Lauded as a Breakout Artist in New City and ARC Magazine, artist/scholar Rashayla Marie Brown (RMB) manages a living studio practice across an extensive list of cultural production modes. Exploiting the role of the artist as both an agent and an object of desire, her work spans camera-based image-making, performance and social engagement/disruption, curation and installation, and theoretical writings infused with subjectivity and spirituality. A lifelong nomad who has moved 24 times, her journey as a professional artist began as a radio DJ and poet performing research in London, and as founder of the family-owned design company, Selah Vibe, Inc., in Atlanta. RMB currently serves as the inaugural Director of Student Affairs for Diversity and Inclusion at the School of the Art Institute of Chicago (SAIC), fostering queer Afrofeminist narratives across institutions.
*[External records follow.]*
==> src/rtl/csh_pkg.sv <==
// ----------------------------------------------------------------------------
// csh_pkg: shared types and constants of the C syntax highlight classifier
// Holds the queue item, highlight class codes, register indexes and the
// keyword tables.
// ----------------------------------------------------------------------------
package csh_pkg;

	typedef struct packed {
		logic [7:0] ch;
		logic       last;
		logic       first;
		logic       sep;
	} csh_item_t;

	typedef enum logic [2:0] {
		CLS_NORMAL,
		CLS_COMMENT,
		CLS_BLOCK,
		CLS_KEYWORD,
		CLS_TYPE,
		CLS_STRING,
		CLS_NUMBER
	} csh_class_t;

	localparam logic [1:0] CFG_ENABLE  = 2'd0;
	localparam logic [1:0] CFG_NUMBERS = 2'd1;
	localparam logic [1:0] CFG_STRINGS = 2'd2;

	localparam logic [7:0] CH_SLASH = 8'h2F;
	localparam logic [7:0] CH_STAR  = 8'h2A;
	localparam logic [7:0] CH_BSL   = 8'h5C;
	localparam logic [7:0] CH_DQ    = 8'h22;
	localparam logic [7:0] CH_SQ    = 8'h27;
	localparam logic [7:0] CH_DOT   = 8'h2E;
	localparam logic [7:0] CH_ZERO  = 8'h30;
	localparam logic [7:0] CH_NINE  = 8'h39;

	localparam int WORD_N = 23;
	localparam int KW_N   = 15;
	localparam int WORD_MAX = 8;

	localparam logic [63:0] WORD_TEXT [WORD_N] = '{
		{16'h0, "switch"}, {48'h0, "if"}, {24'h0, "while"}, {40'h0, "for"},
		{24'h0, "break"}, "continue", {16'h0, "return"}, {32'h0, "else"},
		{16'h0, "struct"}, {24'h0, "union"}, {8'h0, "typedef"},
		{16'h0, "static"}, {32'h0, "enum"}, {24'h0, "class"}, {32'h0, "case"},
		{40'h0, "int"}, {32'h0, "long"}, {16'h0, "double"}, {24'h0, "float"},
		{32'h0, "char"}, "unsigned", {16'h0, "signed"}, {32'h0, "void"}
	};

	localparam logic [3:0] WORD_LEN [WORD_N] = '{
		4'd6, 4'd2, 4'd5, 4'd3, 4'd5, 4'd8, 4'd6, 4'd4, 4'd6, 4'd5, 4'd7,
		4'd6, 4'd4, 4'd5, 4'd4,
		4'd3, 4'd4, 4'd6, 4'd5, 4'd4, 4'd8, 4'd6, 4'd4
	};

	function automatic logic is_sep(input logic [7:0] c);
		logic r;
		r = (c == 8'd0) || (c == 8'd32) || (c >= 8'd9 && c <= 8'd13);
		r = r || c == ","  || c == "." || c == "(" || c == ")" || c == "+";
		r = r || c == "-"  || c == "/" || c == "*" || c == "=" || c == "~";
		r = r || c == "%"  || c == "<" || c == ">" || c == "[" || c == "]";
		r = r || c == ";";
		return r;
	endfunction

endpackage

==> src/rtl/csh_front.sv <==
// ----------------------------------------------------------------------------
// csh_front: input stage and character queue
// Accepts characters, tags separators and holds them in a four-entry queue
// ahead of the classifier.
// ----------------------------------------------------------------------------
module csh_front (
	input  logic               clk,
	input  logic               arst_n,
	input  logic               in_valid,
	output logic               in_ready,
	input  logic [7:0]         character,
	input  logic               last_of_line,
	input  logic               first_line,
	output logic               out_valid,
	input  logic               out_ready,
	output csh_pkg::csh_item_t out_item
);
	import csh_pkg::*;

	csh_item_t  mem_q [4];
	logic [1:0] wr_q;
	logic [1:0] rd_q;
	logic [2:0] cnt_q;
	logic       push;
	logic       pop;

	assign in_ready  = cnt_q != 3'd4;
	assign out_valid = cnt_q != 3'd0;
	assign out_item  = mem_q[rd_q];
	assign push      = in_valid && in_ready;
	assign pop       = out_valid && out_ready;

	always_ff @(posedge clk or negedge arst_n) begin
		if (!arst_n) begin
			wr_q  <= 2'd0;
			rd_q  <= 2'd0;
			cnt_q <= 3'd0;
		end else begin
			if (push) wr_q <= wr_q + 2'd1;
			if (pop) rd_q <= rd_q + 2'd1;
			cnt_q <= cnt_q + 3'(push) - 3'(pop);
		end
	end

	always_ff @(posedge clk) begin
		if (push) begin
			mem_q[wr_q] <= '{ch: character, last: last_of_line, first: first_line,
				sep: is_sep(character)};
		end
	end

endmodule

==> src/rtl/csh_back.sv <==
// ----------------------------------------------------------------------------
// csh_back: lookahead window and highlight classifier
// Holds the window, classifies its head character and registers the result.
// ----------------------------------------------------------------------------
module csh_back #(
	parameter int LOOKAHEAD = 9
) (
	input  logic               clk,
	input  logic               arst_n,
	input  logic               write_enable,
	input  logic [1:0]         write_index,
	input  logic               write_data,
	input  logic               in_valid,
	output logic               in_ready,
	input  csh_pkg::csh_item_t in_item,
	output logic               out_valid,
	input  logic               out_ready,
	output logic [7:0]         out_character,
	output logic [2:0]         highlight_class,
	output logic               line_end,
	output logic               comment_open_after
);
	import csh_pkg::*;

	localparam int CW = $clog2(LOOKAHEAD + 1);

	logic [7:0]  win_q [LOOKAHEAD];
	logic        sepw_q [LOOKAHEAD];
	logic [CW-1:0] count_q;
	logic        drain_q;
	logic        en_q, num_q, str_q;
	logic        bco_q, esc_q, psep_q, rolc_q;
	logic [7:0]  sq_q;
	csh_class_t  pcls_q, frcls_q;
	logic [2:0]  frc_q;
	logic        out_valid_q;
	logic [7:0]  och_q;
	csh_class_t  ocls_q;
	logic        oend_q, oopen_q;

	logic [7:0]  wv [LOOKAHEAD];
	logic        sv [LOOKAHEAD];
	logic [CW-1:0] nv;
	logic        advance, insert, line_done, emit, at_end;
	logic        bco_n, esc_n, psep_n, rolc_n;
	logic [7:0]  sq_n, c, nxt;
	csh_class_t  cls, frcls_n;
	logic [2:0]  frc_n;
	logic        kw_hit, ty_hit, hit, sep_at;
	logic [3:0]  wlen;
	logic        in_str, dig;

	assign advance   = !out_valid_q || out_ready;
	assign in_ready  = advance && !drain_q;
	assign insert    = in_valid && in_ready;
	assign line_done = drain_q || (insert && in_item.last);
	assign nv        = count_q + CW'(insert);
	assign emit      = advance && (drain_q ||
		(insert && (in_item.last || nv == CW'(LOOKAHEAD))));
	assign at_end    = line_done && nv == CW'(1);

	always_comb begin
		for (int i = 0; i < LOOKAHEAD; i++) begin
			wv[i] = win_q[i];
			sv[i] = sepw_q[i];
			if (insert && count_q == CW'(i)) begin
				wv[i] = in_item.ch;
				sv[i] = in_item.sep;
			end
		end
	end

	always_comb begin
		kw_hit = 1'b0;
		ty_hit = 1'b0;
		wlen   = 4'd0;
		for (int w = 0; w < WORD_N; w++) begin
			hit = 1'b1;
			for (int k = 0; k < WORD_MAX; k++) begin
				if (k < int'(WORD_LEN[w]) &&
					wv[k] != WORD_TEXT[w][(int'(WORD_LEN[w]) - 1 - k) * 8 +: 8]) begin
					hit = 1'b0;
				end
			end
			sep_at = 1'b0;
			for (int p = 0; p <= WORD_MAX; p++) begin
				if (p == int'(WORD_LEN[w])) sep_at = sv[p];
			end
			if (hit && sep_at) begin
				if (w < KW_N) kw_hit = 1'b1;
				else ty_hit = 1'b1;
				wlen = WORD_LEN[w];
			end
		end
	end

	always_comb begin
		c       = wv[0];
		nxt     = wv[1];
		in_str  = sq_q != 8'd0;
		dig     = c >= CH_ZERO && c <= CH_NINE;
		bco_n   = (insert && count_q == '0 && in_item.first) ? 1'b0 : bco_q;
		esc_n   = esc_q;
		psep_n  = psep_q;
		rolc_n  = rolc_q;
		sq_n    = sq_q;
		frc_n   = frc_q;
		frcls_n = frcls_q;
		cls     = CLS_NORMAL;
		if (frc_q != 3'd0) begin
			frc_n = frc_q - 3'd1;
			cls   = frcls_q;
		end else if (rolc_q) begin
			cls = CLS_COMMENT;
		end else if (!en_q) begin
			cls = CLS_NORMAL;
		end else if (!in_str && !bco_n && c == CH_SLASH && nxt == CH_SLASH) begin
			rolc_n = 1'b1;
			cls    = CLS_COMMENT;
		end else if (!in_str && bco_n) begin
			cls = CLS_BLOCK;
			if (c == CH_STAR && nxt == CH_SLASH) begin
				frc_n   = 3'd1;
				frcls_n = CLS_BLOCK;
				bco_n   = 1'b0;
				psep_n  = 1'b1;
			end
		end else if (!in_str && c == CH_SLASH && nxt == CH_STAR) begin
			cls     = CLS_BLOCK;
			frc_n   = 3'd1;
			frcls_n = CLS_BLOCK;
			bco_n   = 1'b1;
		end else if (str_q && in_str) begin
			cls = CLS_STRING;
			if (esc_q) begin
				esc_n = 1'b0;
			end else if (c == CH_BSL && nv > CW'(1)) begin
				esc_n = 1'b1;
			end else begin
				if (c == sq_q) sq_n = 8'd0;
				psep_n = 1'b1;
			end
		end else if (str_q && (c == CH_DQ || c == CH_SQ)) begin
			sq_n = c;
			cls  = CLS_STRING;
		end else if (num_q && ((dig && (psep_q || pcls_q == CLS_NUMBER)) ||
			(c == CH_DOT && pcls_q == CLS_NUMBER))) begin
			cls    = CLS_NUMBER;
			psep_n = 1'b0;
		end else if (psep_q && (kw_hit || ty_hit)) begin
			cls     = kw_hit ? CLS_KEYWORD : CLS_TYPE;
			frc_n   = wlen[2:0] - 3'd1;
			frcls_n = cls;
			psep_n  = 1'b0;
		end else begin
			psep_n = sepw_q[0] && !(insert && count_q == '0) || (insert && count_q == '0 &&
				in_item.sep);
			cls = CLS_NORMAL;
		end
	end

	always_ff @(posedge clk or negedge arst_n) begin
		if (!arst_n) begin
			for (int i = 0; i < LOOKAHEAD; i++) begin
				win_q[i]  <= 8'd0;
				sepw_q[i] <= 1'b1;
			end
			count_q     <= '0;
			drain_q     <= 1'b0;
			en_q        <= 1'b1;
			num_q       <= 1'b1;
			str_q       <= 1'b1;
			bco_q       <= 1'b0;
			esc_q       <= 1'b0;
			psep_q      <= 1'b1;
			rolc_q      <= 1'b0;
			sq_q        <= 8'd0;
			pcls_q      <= CLS_NORMAL;
			frc_q       <= 3'd0;
			frcls_q     <= CLS_NORMAL;
			out_valid_q <= 1'b0;
		end else begin
			if (write_enable) begin
				case (write_index)
					CFG_ENABLE:  en_q  <= write_data;
					CFG_NUMBERS: num_q <= write_data;
					CFG_STRINGS: str_q <= write_data;
					default: ;
				endcase
			end
			if (advance) out_valid_q <= emit;
			if (emit) begin
				for (int i = 0; i < LOOKAHEAD - 1; i++) begin
					win_q[i]  <= wv[i + 1];
					sepw_q[i] <= sv[i + 1];
				end
				win_q[LOOKAHEAD - 1]  <= 8'd0;
				sepw_q[LOOKAHEAD - 1] <= 1'b1;
				count_q <= nv - CW'(1);
				drain_q <= line_done && nv > CW'(1);
				bco_q   <= bco_n;
				if (at_end) begin
					esc_q   <= 1'b0;
					psep_q  <= 1'b1;
					rolc_q  <= 1'b0;
					sq_q    <= 8'd0;
					pcls_q  <= CLS_NORMAL;
					frc_q   <= 3'd0;
					frcls_q <= CLS_NORMAL;
				end else begin
					esc_q   <= esc_n;
					psep_q  <= psep_n;
					rolc_q  <= rolc_n;
					sq_q    <= sq_n;
					frc_q   <= frc_n;
					frcls_q <= frcls_n;
					if (en_q || frc_q != 3'd0 || rolc_q) pcls_q <= cls;
				end
			end else if (insert) begin
				for (int i = 0; i < LOOKAHEAD; i++) begin
					win_q[i]  <= wv[i];
					sepw_q[i] <= sv[i];
				end
				count_q <= nv;
				if (count_q == '0 && in_item.first) bco_q <= 1'b0;
			end
		end
	end

	always_ff @(posedge clk) begin
		if (emit) begin
			och_q   <= c;
			ocls_q  <= cls;
			oend_q  <= at_end;
			oopen_q <= at_end && bco_n;
		end
	end

	assign out_valid          = out_valid_q;
	assign out_character      = och_q;
	assign highlight_class    = ocls_q;
	assign line_end           = oend_q;
	assign comment_open_after = oopen_q;

`ifndef SYNTHESIS
	a_count_range: assert property (@(posedge clk) disable iff (!arst_n)
		count_q <= CW'(LOOKAHEAD))
		else $error("window count beyond depth");
	a_drain_nonempty: assert property (@(posedge clk) disable iff (!arst_n)
		drain_q |-> count_q != '0)
		else $error("draining an empty window");
	a_no_take_in_drain: assert property (@(posedge clk) disable iff (!arst_n)
		drain_q |-> !in_ready)
		else $error("transfer taken during drain");
	a_run_bound: assert property (@(posedge clk) disable iff (!arst_n)
		frc_q != 3'd0 |-> (frcls_q == CLS_BLOCK || frcls_q == CLS_KEYWORD ||
		frcls_q == CLS_TYPE))
		else $error("forced run with wrong class");
`endif

endmodule

==> src/rtl/c_syntax_highlight_classifier.sv <==
// ----------------------------------------------------------------------------
// c_syntax_highlight_classifier: C source highlighting lexer
// Gives each rendered character of a text line a highlight class.
// ----------------------------------------------------------------------------
// One character is taken per cycle while the queue has room. Results trail
// the input by LOOKAHEAD-1 characters of the same line, held in the lookahead
// window; the last character of a line drains the window, one result per
// cycle while the output is not stalled, so a line end stalls the classifier
// input until the window has drained. A four-entry queue in front of the
// classifier absorbs input while the window drains or the output stalls.
module c_syntax_highlight_classifier #(
	parameter int LOOKAHEAD = 9
) (
	input  logic       clk,
	input  logic       arst_n,
	input  logic       write_enable,
	input  logic [1:0] write_index,
	input  logic       write_data,
	input  logic       in_valid,
	output logic       in_ready,
	input  logic [7:0] character,
	input  logic       last_of_line,
	input  logic       first_line,
	output logic       out_valid,
	input  logic       out_ready,
	output logic [7:0] out_character,
	output logic [2:0] highlight_class,
	output logic       line_end,
	output logic       comment_open_after
);
	import csh_pkg::*;

	csh_item_t q_item;
	logic      q_valid;
	logic      q_ready;

	csh_front u_front (
		.clk          (clk),
		.arst_n       (arst_n),
		.in_valid     (in_valid),
		.in_ready     (in_ready),
		.character    (character),
		.last_of_line (last_of_line),
		.first_line   (first_line),
		.out_valid    (q_valid),
		.out_ready    (q_ready),
		.out_item     (q_item)
	);

	csh_back #(.LOOKAHEAD(LOOKAHEAD)) u_back (
		.clk                (clk),
		.arst_n             (arst_n),
		.write_enable       (write_enable),
		.write_index        (write_index),
		.write_data         (write_data),
		.in_valid           (q_valid),
		.in_ready           (q_ready),
		.in_item            (q_item),
		.out_valid          (out_valid),
		.out_ready          (out_ready),
		.out_character      (out_character),
		.highlight_class    (highlight_class),
		.line_end           (line_end),
		.comment_open_after (comment_open_after)
	);

endmodule
==> config.mk <==
export PLATFORM = sky130hd
export DESIGN_NAME = c_syntax_highlight_classifier
export DESIGN_NICKNAME = d
export VERILOG_FILES = /design/src/rtl/csh_pkg.sv /design/src/rtl/csh_front.sv /design/src/rtl/csh_back.sv /design/src/rtl/c_syntax_highlight_classifier.sv
export SDC_FILE = /design/constraint.sdc
export NUM_CORES = 1
export LEC_CHECK = 0
export BUFFER_PORTS_ARGS = -buffer_cell sky130_fd_sc_hd__buf_2
export CAP_MARGIN = 20
export CORE_UTILIZATION = 39
export CTS_CLUSTER_DIAMETER = 40
export DETAILED_ROUTE_END_ITERATION = 12
export HOLD_SLACK_MARGIN = 0.15
export PLACE_DENSITY = 0.55
export SLEW_MARGIN = 25
export SYNTH_ARGS = -nofsm -noshare
export SYNTH_HDL_FRONTEND = slang
export SYNTH_SLANG_ARGS = --single-unit
==> constraint.sdc <==
create_clock -name clk -period 4.1 [get_ports clk]
set_clock_uncertainty 0.15 [all_clocks]
set_input_delay 0.615 -clock clk [delete_from_list [all_inputs] [get_ports clk]]
set_output_delay 0.615 -clock clk [all_outputs]
set_load 0.01 [all_outputs]
==> impl_metrics.csv <==
group,metric,value,unit
run_status,outcome,"finished, violations left",
run_status,violations,"negative setup slack",
floorplan,core-area,26880,µm²
place,place_ws,-0.6409,ns
sta,min_period_over_period,106.5,%
worst_setup_path,required,4.31,ns
synthesis,syn_area,10650,µm²
sta,slew_headroom,60.84,%
route,vias,10040,
grt,antenna_found_initial,0,
power,peakVddDrop,0.3401,mV
final_layout,fill_cells,2402,
sta,finalWorstSetupSlack,-0.2678,ns
power,p_per_area,693.9,nW/µm²
worst_setup_path,path_buf_inv,5,
cts,ctsLongestPathBuffers,2,
worst_setup_path,cp_slowest_cell,"or4_1",
final_layout,area_growth,42.24,%
synthesis,synthMostInstantiatedCell,"nor2_1",
worst_setup_path,cp_max_fo,10,
grt,overflow,0,
worst_setup_path,r2r_end,"u_back.frc_q[2]",
sta,rsz0062_at_grt,"true",
cts,clk_pin_slew,0.09,ns
power,p_leak,5.919,nW
route,viasPerCell,5.772,
final_layout,drive_gt1_share,42.74,%
synthesis,synth_area_leaders,"dfrtp_1 25%, edfxtp_1 16%, mux2i_1 7.0%",
sta,hold_viol,0,
worst_setup_path,setup.worst_path.end,"u_back.frc_q[2]",
synthesis,yosysWarnings,0,
sta,fmax,228.9,MHz
cts,cts-root-buf,"clkbuf_16",
worst_setup_path,r2r_setup_slack,-0.27,ns
floorplan,ios,33,
synthesis,synth_seq_cells,175,
worst_hold_path,hold_class,"primary input to flip-flop",
route,avgRoutedWirePerCell,22.72,µm
route,drtIter0Drc,759,
route,wl,39.53,mm
final_layout,multi_input_area,6316,µm²
worst_setup_path,reg2reg_depth,17,
synthesis,synth_top_cell_by_area,"dfrtp_1",
grt,grt_usage,28.94,%
power,totalPowerFinal,10.51,mW
route,first_pass_iters,7,
synthesis,syn_inst,1052,
worst_setup_path,path_cells,"buf_6 -> or4b_4 -> nor4_4 -> buf_6 -> mux2i_2 -> nor4b_4 -> buf_4 -> buf_4 -> nand4_1 -> o32ai_2 -> a221oi_4 -> and4b_4 -> ha_1 -> inv_1 -> or4_1 -> a211o_1 -> a31oi_1",
worst_setup_path,crit_cells,17,
grt,grt_pass1_vias,10350,
route,drc,0,
synthesis,synth_cell_types,91,
worst_setup_path,slowest_delay,0.51,ns
floorplan,dieArea,27970,µm²
floorplan,initial_core_util,39.62,%
synthesis,postSynthAreaPerCell,10.12,µm²
cts,clock_latency,0.45,ns
floorplan,num_rows,60,
worst_setup_path,critical_path_class,"flip-flop to flip-flop",
cts,h-tree-depth,4,
cts,clock-sinks,175,
sta,tightest_slew,0.5830,ns
floorplan,floorplan.die.height,167.2,µm
final_layout,nets,1418,
synthesis,synth_fp_nets,1084,
route,final_antenna_net_count,0,
synthesis,synth_edf_count,57,
synthesis,synth-main-ff-cell,"dfrtp_1",
final_layout,final_cells,1740,
cts,cts_made_buffers,17,
synthesis,netlist.area_leader.share,24.68,%
worst_setup_path,r2r_start,"u_back.count_q[3]",
synthesis,async_flop_share,67.43,%
worst_setup_path,crit_start,"u_back.count_q[3]",
worst_setup_path,path_delay_family,"simple AND/OR/NAND/NOR gates",
worst_setup_path,cp-start-kind,"flip-flop",
cts,cts_tree,"yes",
final_layout,n_antenna_cell,0,
synthesis,yosysSeqAreaShare,43.96,%
sta,finalSetupViolCount,9,
worst_setup_path,worstSetupEndpointType,"flip-flop",
place,place_inst,1683,
place,dp_hpwl,30.45,mm
flow_run,maxCapViolations,0,
synthesis,ys_top_cells_by_count,"120 x nor2_1, 105 x dfrtp_1, 74 x mux2i_1",
sta,timing.final.crit_period,4.368,ns
place,portBuffers,32,
sta,slew_violations,0,
final_layout,seq_area,4682,µm²
grt,grt_pass1_wl,60.98,mm
floorplan,die_w,167.2,µm
worst_setup_path,crit_arrival,4.58,ns
grt,grt_max_degree,86,
place,gp_congestion,1.077,
report_power, final:
group	leakage [nW]	internal (mW)	switching [mW]	total, mW
Sequential	1.87	2.44	0.342	2.79
Combinational	3.74	2.60	3.37	5.97
Clock	0.307	0.853	0.902	1.76
Total	5.92	5.90	4.61	10.5
cells in the final DEF, fill, tap and decap left out, types with 13 or more instances in the layout:
cell / synthesis / final
mux2_2: 33 / 27
nor3_1: 43 / 31
buf_12: 0 / 15
nand2_1: 69 / 66
nor4_2: 6 / 14
edfxtp_1: 57 / 57
mux2i_2: 4 / 15
buf_2: 15 / 31
dfrtp_1: 105 / 104
nor2_1: 120 / 114
o22ai_1: 17 / 16
xnor2_1: 17 / 17
clkbuf_16: 0 / 18
nor4_1: 55 / 33
buf_6: 7 / 13
inv_1: 29 / 29
o21ai_0: 22 / 20
nand4_1: 52 / 52
nand3_1: 23 / 22
dfstp_2: 13 / 13
mux2i_1: 74 / 53
ha_1: 13 / 13
buf_4: 3 / 305
a21oi_1: 68 / 67
nor4_4: 7 / 21
flip-flops by register name, summed over array words and instances (netlist names), 2 cells and up:
| signal | cells |
|---|---|
| u_back.win_q | 72 |
| u_front.mem_q | 44 |
| u_back.sepw_q | 9 |
| u_back.out_character | 8 |
| u_back.sq_q | 8 |
| u_back.count_q | 4 |
| u_back.frc_q | 3 |
| u_back.frcls_q | 3 |
| u_back.highlight_class | 3 |
| u_back.pcls_q | 3 |
| u_front.cnt_q | 3 |
| u_front.rd_q | 2 |
| u_front.wr_q | 2 |
stage by stage:
| stage | hold slack [ns] | setup TNS (ns) | utilization, % | area [µm²] |
|---|---|---|---|---|
| floorplan | 0.1694 | -0.1081 | - | 10820 |
| detailed placement | 0.3257 | -6.979 | 50.76 | 13640 |
| finish | 0.2257 | -1.112 | 56.35 | 15150 |
| CTS | 0.2126 | -0.7484 | 55.43 | 14900 |
| global placement | 0.3251 | -6.449 | 50.76 | 13640 |
| global route | 0.2196 | -3.089 | 56.35 | 15150 |
worst min path at each step:
stage	cells after the start	slack [ns]	from	endpoint
after floorplan	0	0.17	arst_n	u_back.bco_q
after global placement	2	0.33	u_back.pcls_q[0]	u_back.pcls_q[0]
after detailed placement	2	0.33	u_back.pcls_q[0]	u_back.pcls_q[0]
after CTS	1	0.21	last_of_line	u_front.mem_q[1][2]
after global routing	1	0.22	last_of_line	u_front.mem_q[0][2]
final	1	0.23	last_of_line	u_front.mem_q[2][2]
routing by layer:
layer / wire [µm] / track usage (%)
met5: 0 / 0
met4: 1664 / 13.36
met3: 1549 / 3.616
met2: 19320 / 49.66
met1: 17000 / 36.40
layout make-up:
type                       instances  share of cell area, %
clock buffer                      17                  2.809
clock inverter                    15                  1.437
inverter                          35                 0.9005
multi-input combinational        790                  41.70
sequential                       175                  30.91
tap                              341                  2.817
timing repair buffer             367                  19.42
cells by family (layout without fill, tap and decap cells):
| kind of cell | after synthesis | after routing | share of synthesized area [%] |
|---|---|---|---|
| compound gates | 174 | 174 | 10.41 |
| xor+xnor | 18 | 18 | 1.481 |
| fa+ha+maj | 14 | 14 | 1.716 |
| buf+inv | 87 | 434 | 3.866 |
| flops | 175 | 175 | 43.96 |
| mux | 124 | 124 | 13.64 |
| simple gates | 460 | 460 | 24.92 |
what timing repair did:
item                                   4_1_cts  5_1_grt
resized for setup                           93       32
cloned                                       0        1
setup endpoints to repair                   21       43
pin swaps                                   23        8
endpoints found under the hold margin       33        0
hold buffers                                 1        0
setup buffers                               18        7
(Power assumes the default switching activity.)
RMB holds degrees from Yale University and SAIC, advised by Paul Gilroy and Barbara DeGenevieve respectively. Her work has been commissioned by the Museum of Contemporary Art, Chicago; Museum of Contemporary Photography, Chicago; and Yale University, New Haven, CT. Her work has shown at the Gene Siskel Film Center, Chicago, IL; Monique Meloche Gallery, Chicago, IL; INVISIBLE-EXPORTS, New York, NY; University of Pennsylvania, Philadelphia, PA; Museum of the African Diaspora, San Francisco, CA; Centro Cultural Costaricense Norteamericano, San Jose, Costa Rica; and other venues. She has received numerous awards, including the City of Chicago’s Artist Residency, the Hyde Park Art Center Flex Residency, the Roger Brown Residency, and the Yale Mellon Research Grant. Her work and words have been featured and published in Art Forum, Blouin Modern Painters, Chicago Magazine, Hyperallergic, Nka: Journal of Contemporary African Art, the Radical Presence catalog, and the cover of the Chicago Reader. RMB’s essay “Open Letter to My Fellow Young Artists and Scholars on the Margins: A Tribute to Terry Adkins” was shared over 4,000 times online as of 2016.

3Arts is proud to partner with High Concept Labs by connecting artists supported through 3AP (3Arts Projects) to HCL’s Sponsored Artist Program. In 2017, Rashayla Marie Brown was selected as an HCL Sponsored Artist to continue developing her project, “Reality is Not Good Enough,” which was successfully funded on 3AP in August 2015.